With the 2017 National Olive Industry Conference and Trade Exhibition done and dusted, delegates can look to the next season ahead, equipped with the latest industry insight and research findings.
Around 130 representatives from across the olive industry supply chain gathered at the Adelaide Convention Centre on 10 – 11 October to learn the latest technical information
from industry leaders, network and celebrate the achievements of those striving for excellence.
From maximising grove productivity to selling your business story to media, the two-day program offered delegates a variety of relevant topics, with a number of new and old industry players keen to absorb as much information as possible.
Australian Olive Association CEO Greg Seymour felt the conference content was well received and there was a sense of cautious optimism amongst the attendees about the industry.
“A key learning from the conference is the need to be constantly improving to stay in the game,” Mr Seymour said.
“The importance of promoting our product and utilising technology to increase efficiency and productivity was a very clear theme throughout the presentations.”
Delegates got a taste of the work being done to promote Australian Extra Virgin Olive Oil (EVOO) usage to the food service sector, through the levy-funded project Olive Oil Food Service Program (OL16004).
Oil producers were advised that they can’t afford to rest on their laurels, with recent findings from Peter McFarlane on the project Australian olive oil code of practice implementation (OL13007) indicating that imported EVOO had improved in quality when measured against The Australian Standard for olive oil (AS5264-2011).
Other R&D projects presented at the conference included an update on the China Project from Chris Mercer and the recently commenced olives communication program, presented by Stacey Wordsworth from Cox Inall Communications, which shared insight into the communication preferences of the industry and new resources available for growers and processors to keep up-to-date with the latest R&D.
The conference also included an evening function, the Australian International Olive Awards Presentation Dinner, to recognise and celebrate the growers striving to produce high quality product. “This year was the inaugural Australian International Olive Awards. This new competition is a way for all Australian producers to compete against the best on the international stage without the extra hassle of having to enter competitions offshore,” explained Mr Seymour.

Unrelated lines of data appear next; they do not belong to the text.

[src/rtl/spi_msg_arbiter.sv]
// Round-robin drain of four SPI channel FIFOs into one framed word stream
// (channel tag, SOP/EOP), running on the FIFO read-side system clock.
module spi_msg_arbiter #(
    parameter int N_CH    = 4,
    parameter int HOLDOFF = 3
) (
    input  logic                SYS_CLK,
    input  logic                RST,
    input  logic [N_CH-1:0]     CH_EN,
    input  logic [N_CH-1:0]     GOT_FULL_MSG,
    input  logic [8*N_CH-1:0]   MSG_LEN,
    input  logic [16*N_CH-1:0]  FIFO_Q,
    output logic [N_CH-1:0]     RD_REQ,
    input  logic                OUT_READY,
    output logic [15:0]         OUT_DATA,
    output logic                OUT_VALID,
    output logic                OUT_SOP,
    output logic                OUT_EOP,
    output logic [1:0]          OUT_CH,
    output logic                BUSY
);

    typedef enum logic [1:0] {
        S_IDLE = 2'd0,
        S_READ = 2'd1,
        S_GAP  = 2'd2
    } state_t;

    localparam logic [3:0] HOLDOFF_CNT = 4'(HOLDOFF);

    state_t      state_q, state_d;
    logic [7:0]  word_cnt_q, word_cnt_d;
    logic [3:0]  gap_cnt_q, gap_cnt_d;
    logic        first_q, first_d;
    logic [1:0]  cur_ch_q, cur_ch_d;
    logic [1:0]  last_ch_q, last_ch_d;
    logic [1:0]  out_ch_q, out_ch_d;
    logic        out_valid_q, out_sop_q, out_eop_q;

    logic [7:0]      len_arr  [N_CH];
    logic [15:0]     data_arr [N_CH];
    logic [N_CH-1:0] req;
    logic            grant_valid;
    logic [1:0]      grant_ch;
    logic [1:0]      cand;
    logic            rd_issue;

    assign rd_issue = OUT_READY && (state_q == S_READ) && !RST;

    genvar gi;
    generate
        for (gi = 0; gi < N_CH; gi++) begin : g_ch
            assign len_arr[gi]  = MSG_LEN[8*gi +: 8];
            assign data_arr[gi] = FIFO_Q[16*gi +: 16];
            assign RD_REQ[gi]   = rd_issue && (cur_ch_q == 2'(gi));
        end
    endgenerate

    // Scan from the largest offset down so the nearest channel after last_ch wins.
    always_comb begin
        req         = GOT_FULL_MSG & CH_EN;
        grant_valid = 1'b0;
        grant_ch    = last_ch_q;
        cand        = last_ch_q;
        for (int i = N_CH; i >= 1; i--) begin
            cand = last_ch_q + 2'(i);
            if (req[cand]) begin
                grant_valid = 1'b1;
                grant_ch    = cand;
            end
        end
    end

    always_comb begin
        state_d    = state_q;
        word_cnt_d = word_cnt_q;
        gap_cnt_d  = gap_cnt_q;
        first_d    = first_q;
        cur_ch_d   = cur_ch_q;
        last_ch_d  = last_ch_q;
        out_ch_d   = out_ch_q;
        case (state_q)
            S_IDLE: begin
                if (grant_valid) begin
                    cur_ch_d   = grant_ch;
                    last_ch_d  = grant_ch;
                    out_ch_d   = grant_ch;
                    word_cnt_d = len_arr[grant_ch];
                    first_d    = 1'b1;
                    state_d    = S_READ;
                end
            end
            S_READ: begin
                // A length of 0 wraps through 255 and so drains 256 words.
                if (rd_issue) begin
                    word_cnt_d = word_cnt_q - 8'd1;
                    first_d    = 1'b0;
                    if (word_cnt_q == 8'd1) begin
                        state_d   = S_GAP;
                        gap_cnt_d = HOLDOFF_CNT;
                    end
                end
            end
            S_GAP: begin
                gap_cnt_d = gap_cnt_q - 4'd1;
                if (gap_cnt_q == 4'd1) begin
                    state_d = S_IDLE;
                end
            end
            default: state_d = S_IDLE;
        endcase
    end

    always_ff @(posedge SYS_CLK) begin
        if (RST) begin
            state_q     <= S_IDLE;
            word_cnt_q  <= '0;
            gap_cnt_q   <= '0;
            first_q     <= 1'b0;
            cur_ch_q    <= 2'd0;
            last_ch_q   <= 2'd3;
            out_ch_q    <= 2'd0;
            out_valid_q <= 1'b0;
            out_sop_q   <= 1'b0;
            out_eop_q   <= 1'b0;
        end else begin
            state_q     <= state_d;
            word_cnt_q  <= word_cnt_d;
            gap_cnt_q   <= gap_cnt_d;
            first_q     <= first_d;
            cur_ch_q    <= cur_ch_d;
            last_ch_q   <= last_ch_d;
            out_ch_q    <= out_ch_d;
            out_valid_q <= rd_issue;
            out_sop_q   <= rd_issue && first_q;
            out_eop_q   <= rd_issue && (word_cnt_q == 8'd1);
        end
    end

    assign OUT_DATA  = data_arr[cur_ch_q];
    assign OUT_VALID = out_valid_q;
    assign OUT_SOP   = out_sop_q;
    assign OUT_EOP   = out_eop_q;
    assign OUT_CH    = out_ch_q;
    assign BUSY      = (state_q == S_READ) || (state_q == S_GAP);

endmodule

[config.mk]
export PLATFORM = sky130hd
export DESIGN_NAME = spi_msg_arbiter
export DESIGN_NICKNAME = d
export VERILOG_FILES = /design/src/rtl/spi_msg_arbiter.sv
export SDC_FILE = /design/constraint.sdc
export NUM_CORES = 1
export LEC_CHECK = 0
export CORE_MARGIN = 2
export CORE_UTILIZATION = 37
export DETAILED_ROUTE_END_ITERATION = 8
export GPL_ROUTABILITY_DRIVEN = 0
export PLACE_DENSITY = 0.82
export SETUP_SLACK_MARGIN = 0.1
export SLEW_MARGIN = 15
export SYNTH_ARGS = -nofsm -noshare
export SYNTH_HDL_FRONTEND = slang
export SYNTH_SLANG_ARGS = --single-unit
[constraint.sdc]
create_clock -name SYS_CLK -period 2.4 [get_ports SYS_CLK]
set_input_delay 0.48 -clock SYS_CLK [delete_from_list [all_inputs] [get_ports SYS_CLK]]
set_output_delay 0.48 -clock SYS_CLK [all_outputs]
set_load 0.01 [all_outputs]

“There were an astounding 194 medals awarded in total including 49 gold (17 awarded in 2016), 85 silver (47 awarded in 2016) and 60 bronze medals (77 awarded in 2016). “It is exciting to see the industry working well to produce better quality oil and striving for excellence.”
The conference is facilitated through the project National olive industry conference and trade exhibition (OL16010), funded by Hort Innovation using the olive research and development levy and contributions from the Australian Government, with in-kind support from the Australian Olive Association. The project will also help facilitate the 2018 and 2019 conferences.

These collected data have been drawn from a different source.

===== config.mk =====
export PLATFORM = sky130hd
export DESIGN_NAME = gcd_job_sequencer
export DESIGN_NICKNAME = d
export VERILOG_FILES = /design/src/rtl/gcd_job_sequencer.sv
export SDC_FILE = /design/constraint.sdc
export NUM_CORES = 1
export LEC_CHECK = 0
export CAP_MARGIN = 20
export CORE_ASPECT_RATIO = 0.5
export CORE_MARGIN = 5
export CORE_UTILIZATION = 61
export DETAILED_ROUTE_END_ITERATION = 8
export GPL_TIMING_DRIVEN = 1
export PLACE_DENSITY = 0.86
export SLEW_MARGIN = 20
export SYNTH_ARGS = -nofsm -noshare
export SYNTH_HDL_FRONTEND = slang
export SYNTH_SLANG_ARGS = --single-unit

===== constraint.sdc =====
create_clock -name clock -period 20.1 [get_ports clock]
set_clock_uncertainty 0.1 [all_clocks]
set_input_delay 3.015 -clock clock [delete_from_list [all_inputs] [get_ports clock]]
set_output_delay 3.015 -clock clock [all_outputs]
set_load 0.05 [all_outputs]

R&D Insights is the new insert containing the latest levy-funded R&D project updates, research findings and related industry resources, which all happen under the Hort Innovation Olive Fund. The olive levy is payable on olives that are produced in Australia and either sold by the producer, or used by the producer in the production of other goods. The levy rate on olives is $3.10 per tonne. The investment of R&D funds ($3 per tonne) is managed by Hort Innovation, the not-for-profit, grower-owned Research and Development Corporation (RDC) for Australia’s $9.5 billion horticulture industry. Separately, Plant Health Australia (PHA) manages certain plant health programs on behalf of industry (using a $0.10 per tonne component of the levy). Hort Innovation partners with leading service providers to complete a range of R&D projects to ensure the long-term sustainability and profitability of the olive industry.